*** Data for processing ***

From an optimization exercise on the open Yosys and OpenROAD flow, aimed at a short achievable clock period and few clock cycles per item; shortcuts taken in it are not production practice. The RTL was checked by simulation tests, not by an equivalence proof against the original design.

== zinc ==
==> flow/design.v (excerpt) <==
module pcie_app
#(
  parameter int NUM_REGS = 16
)
(
  input  logic                   pcie_core_clk_i,
  input  logic                   rst_n_i,
  input  logic                   s_axis_tx_tready_i,
  output logic [DATA_W-1:0]      s_axis_tx_tdata_o,
  output logic [KEEP_W-1:0]      s_axis_tx_tkeep_o,
  output logic                   s_axis_tx_tlast_o,
  output logic                   s_axis_tx_tvalid_o,
  input  logic [DATA_W-1:0]      m_axis_rx_tdata_i,
  input  logic                   m_axis_rx_tlast_i,
  input  logic                   m_axis_rx_tvalid_i,
  output logic                   m_axis_rx_tready_o,
  input  logic [7:0]             cfg_bus_number_i,
  input  logic [4:0]             cfg_device_number_i,
  input  logic [2:0]             cfg_function_number_i,
  output logic [31:0]            user_data_o,
  output logic [USER_ADDR_W-1:0] user_addr_o,
  output logic                   user_wr_req_o,
  input  logic [31:0]            user_data_i,
  input  logic                   user_rd_ack_i,
  output logic                   user_rd_req_o
);
==> flow/config.mk <==
export PLATFORM = sky130hd
export DESIGN_NAME = pcie_app
export DESIGN_NICKNAME = pcie_app
export VERILOG_FILES = /design/flow/design.v
export SDC_FILE = /design/flow/constraint.sdc
export NUM_CORES = 4
export LEC_CHECK = 0
export ABC_CLOCK_PERIOD_IN_PS = 1800
export CAP_MARGIN = 20
export CORE_MARGIN = 2
export CORE_UTILIZATION = 50
export SETUP_SLACK_MARGIN = 2.1
export SLEW_MARGIN = 20
export TNS_END_PERCENT = 100
==> flow/constraint.sdc <==
create_clock -name core_clock -period 4.0 [get_ports {pcie_core_clk_i}]
set_input_delay 0.8000 -clock core_clock [delete_from_list [all_inputs] [get_ports {pcie_core_clk_i}]]
set_output_delay 0.8000 -clock core_clock [all_outputs]
set_load 0.01 [all_outputs]
standard.sh (not shown) runs the stock make flow with config.mk's settings and CLKGATE_MAP_FILE= SYNTH_SCRIPT=/design/flow/synth_recipe.tcl, a recipe that flattens the netlist after the stock synthesis.
==> flow/flow/run.sh <==
#!/bin/bash
# Layout flow: the standard flow (standard.sh, all steps), with two changes:
#  - after detailed placement, each output port's buffer is moved to the core
#    edge next to its pin and the flip-flop that drives it next to the buffer
#    (pull_outputs.tcl, run by ORFS's POST_DETAIL_PLACE_TCL hook), then the
#    placement is legalized again;
#  - clock tree synthesis clusters sinks in smaller groups (CTS_ARGS), for a
#    shorter clock tree; the clock still reaches every register through
#    buffers, with the same tree for all of them.
# Synthesis, floorplan, power grid, routing and the rest are the standard ones.
set -o pipefail
here=$(pwd)
export POST_DETAIL_PLACE_TCL="$here/flow/pull_outputs.tcl"
export CTS_ARGS="-sink_clustering_enable -repair_clock_nets -sink_clustering_size 20 -sink_clustering_max_diameter 60 -clustering_exponent 2"
bash standard.sh finish > "$here/standard_flow.log" 2>&1
rc=$?
tail -n 40 "$here/standard_flow.log"
exit $rc
Other scripts of this flow, unchanged in this note and not shown: flow/flow/pull_outputs.tcl
zinc: PASS, flow complete, no timing, DRC or antenna violations
Testbench counts of zinc, summed over its fixed seeds: cycles 6,436, requests 3,200.
Relative to zinc, the following input files were edited for harbor:
--- a/flow/design.v
+++ b/flow/design.v
@@ -51,34 +51,31 @@
   output logic [31:0]           cur_data_o,
   output logic [2:0]            hdr_tc_o,
   output logic [1:0]            hdr_attr_o,
   output logic [15:0]           hdr_rid_o,
   output logic [7:0]            hdr_tag_o,
   input  logic [CQ_N-1:0]       cur_slot_i,
   output logic                  req_rd_o,
   output logic [15:1]           req_we_o,
-  output logic [3:0][15:0]      req_sel_o,
+  output logic [15:0]           req_sel_o,
   output logic [31:0]           req_data_o,
   output logic [CQ_N-1:0]       req_slot_o,
   input  logic [15:1]           written_i
 );
   localparam logic [1:0] ST_HDR     = 2'd0;
   localparam logic [1:0] ST_ADDR    = 2'd1;
   localparam logic [1:0] ST_DISCARD = 2'd2;
   logic [1:0]  state_q;
   logic        tready_q;
   logic        ntready_q;
   logic        beat_ok;
   logic        hdr_supported;
   logic        hdr_wr_q;
   logic [15:0] sel;
-  logic [15:0] sel_b;
-  logic [15:0] sel_c;
-  logic [15:0] sel_d;
   pcie_app_pkg::tlp_beat_u beat;
   function automatic logic [31:0] dw_swap(input logic [31:0] dw);
     dw_swap = {dw[7:0], dw[15:8], dw[23:16], dw[31:24]};
   endfunction
   assign beat    = m_axis_rx_tdata_i;
   assign beat_ok = m_axis_rx_tvalid_i && !ntready_q;
   assign m_axis_rx_tready_o = tready_q;
   assign hdr_supported = ((beat.hdr.fmt_type == FMT_TYPE_MRD32) ||
@@ -86,22 +83,17 @@
                          (beat.hdr.length == 10'd1);
   assign addr_phase_o = (state_q == ST_ADDR);
   assign push_o       = beat_ok && addr_phase_o;
   assign cur_wr_o     = hdr_wr_q;
   assign cur_addr_o   = beat.ad.addr[REG_ADDR_W-1:0];
   assign cur_data_o   = dw_swap(beat.ad.data);
   always_comb
     for (int i = 0; i < 16; i++)
-    begin
-      sel[i]   = (cur_addr_o == REG_ADDR_W'(i));
-      sel_b[i] = (cur_addr_o[3:0] == 4'(i)) && (cur_addr_o[9:4] == '0);
-      sel_c[i] = (cur_addr_o[1:0] == 2'(i)) && (cur_addr_o[9:2] == 8'(i >> 2));
-      sel_d[i] = !(|(cur_addr_o ^ REG_ADDR_W'(i)));
-    end
+      sel[i] = (cur_addr_o == REG_ADDR_W'(i));
   always_ff @(posedge pcie_core_clk_i or negedge rst_n_i)
   begin
     if (!rst_n_i)
     begin
       state_q  <= ST_HDR;
       req_rd_o <= 1'b0;
       req_we_o <= '0;
     end
@@ -135,20 +127,17 @@
       hdr_attr_o <= beat.hdr.attr;
       hdr_rid_o  <= beat.hdr.rid;
       hdr_tag_o  <= beat.hdr.tag;
     end
     if (state_q == ST_ADDR)
     begin
       req_data_o <= cur_data_o;
       req_slot_o <= cur_slot_i;
-      req_sel_o[0] <= sel   & {written_i | req_we_o, 1'b1};
-      req_sel_o[1] <= sel_b & {written_i | req_we_o, 1'b1};
-      req_sel_o[2] <= sel_c & {written_i | req_we_o, 1'b1};
-      req_sel_o[3] <= sel_d & {written_i | req_we_o, 1'b1};
+      req_sel_o  <= sel & {written_i | req_we_o, 1'b1};
     end
   end
 endmodule
 `timescale 1ns/100ps
 import pcie_app_pkg::*;
 module pcie_reg_file
 #(
   parameter int NUM_REGS = 16,
@@ -159,17 +148,17 @@
   input  logic                   pcie_core_clk_i,
   input  logic                   rst_n_i,
   input  logic                   push_i,
   input  logic                   cur_wr_i,
   input  logic [REG_ADDR_W-1:0]  cur_addr_i,
   input  logic [31:0]            cur_data_i,
   input  logic [CQ_N-1:0]        cur_slot_i,
   input  logic [15:1]            req_we_i,
-  input  logic [3:0][15:0]       req_sel_i,
+  input  logic [15:0]            req_sel_i,
   input  logic [31:0]            req_data_i,
   input  logic                   req_rd_i,
   input  logic [CQ_N-1:0]        req_slot_i,
   output logic [CQ_N-1:0]        lfill_o,
   output logic [31:0]            ldata_o,
   output logic [NUM_REGS-1:1]    written_o,
   output logic                   uq_space_ok_o,
   output logic [CQ_N-1:0]        uret_slot_o,
@@ -182,22 +171,19 @@
   output logic                   user_rd_req_o
 );
   logic [31:0]           regs_q [1:NUM_REGS-1];
   logic [NUM_REGS-1:1]   written_q;
   assign written_o = written_q;
   logic [31:0] local_rdata;
   always_comb
   begin
-    for (int q = 0; q < 4; q++)
-    begin
-      local_rdata[q*8 +: 8] = req_sel_i[q][0] ? DESIGN_ID[q*8 +: 8] : '0;
-      for (int i = 1; i < NUM_REGS; i++)
-        local_rdata[q*8 +: 8] = local_rdata[q*8 +: 8] | (regs_q[i][q*8 +: 8] & {8{req_sel_i[q][i]}});
-    end
+    local_rdata = req_sel_i[0] ? DESIGN_ID : '0;
+    for (int i = 1; i < NUM_REGS; i++)
+      local_rdata = local_rdata | (regs_q[i] & {32{req_sel_i[i]}});
   end
   always_ff @(posedge pcie_core_clk_i or negedge rst_n_i)
   begin
     if (!rst_n_i)
       lfill_o <= '0;
     else
       lfill_o <= req_slot_i & {CQ_N{req_rd_i}};
   end
@@ -560,17 +546,17 @@
   logic [31:0]           cur_data;
   logic [2:0]            hdr_tc;
   logic [1:0]            hdr_attr;
   logic [15:0]           hdr_rid;
   logic [7:0]            hdr_tag;
   logic [CQ_N-1:0]       cur_slot;
   logic                  req_rd;
   logic [15:1]           req_we;
-  logic [3:0][15:0]      req_sel;
+  logic [15:0]           req_sel;
   logic [31:0]           req_data;
   logic [CQ_N-1:0]       req_slot;
   logic [CQ_N-1:0]       lfill;
   logic [31:0]           ldata;
   logic [15:1]           written;
   logic [CQ_N-1:0]       uret_slot;
   logic [31:0]           uret_data;
   assign completer_id = {cfg_bus_number_i, cfg_device_number_i, cfg_function_number_i};
### Flow results
The more densely filled core belongs to harbor, not zinc. Setup slack (higher): harbor. Diff zinc -> harbor: clock tree cell share of total cell area grew by 0.51 points, number of tap cells added at floorplan shrank by 1.6%, minimum clock period went down by 0.027 ns, cell area after placement down 2.7%.
Testbench counts of harbor, summed over its fixed seeds: cycles 6,436, requests 3,200.

-- port drivers added, routing unchanged --
The flow's constraints put no driver on any port. The routed layouts listed below were extracted and timed again, unchanged, in two steps.
Step 1 assumes that a clkbuf_16 drives the clock port and a buf_2 every other input.
Step 2 also shifts input and output timing later by t, the mid clock arrival at the registers, as if the neighbouring blocks saw the same clock.
a / b / c = ideal / step 1 / step 2; a / b = the first two.
| run | t, ns | setup slack, ns | worst slew at a driven data input, ns |
|---|---|---|---|
| zinc | 0.837 | 1.948 / 1.863 / 1.342 | 0.12 |
| harbor | 0.798 | 1.975 / 1.898 / 1.313 | 0.15 |
After both steps setup and hold are still met in every run listed. For harbor, which loses most, drivers alone change the setup slack by -0.077 ns; drivers and shift together by -0.662 ns.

*** End of Data for processing ***

*Task statement*.
Copy out whichever lines of the listing contain the word "summed".

*Solution*.
Testbench counts of zinc, summed over its fixed seeds: cycles 6,436, requests 3,200.
Testbench counts of harbor, summed over its fixed seeds: cycles 6,436, requests 3,200.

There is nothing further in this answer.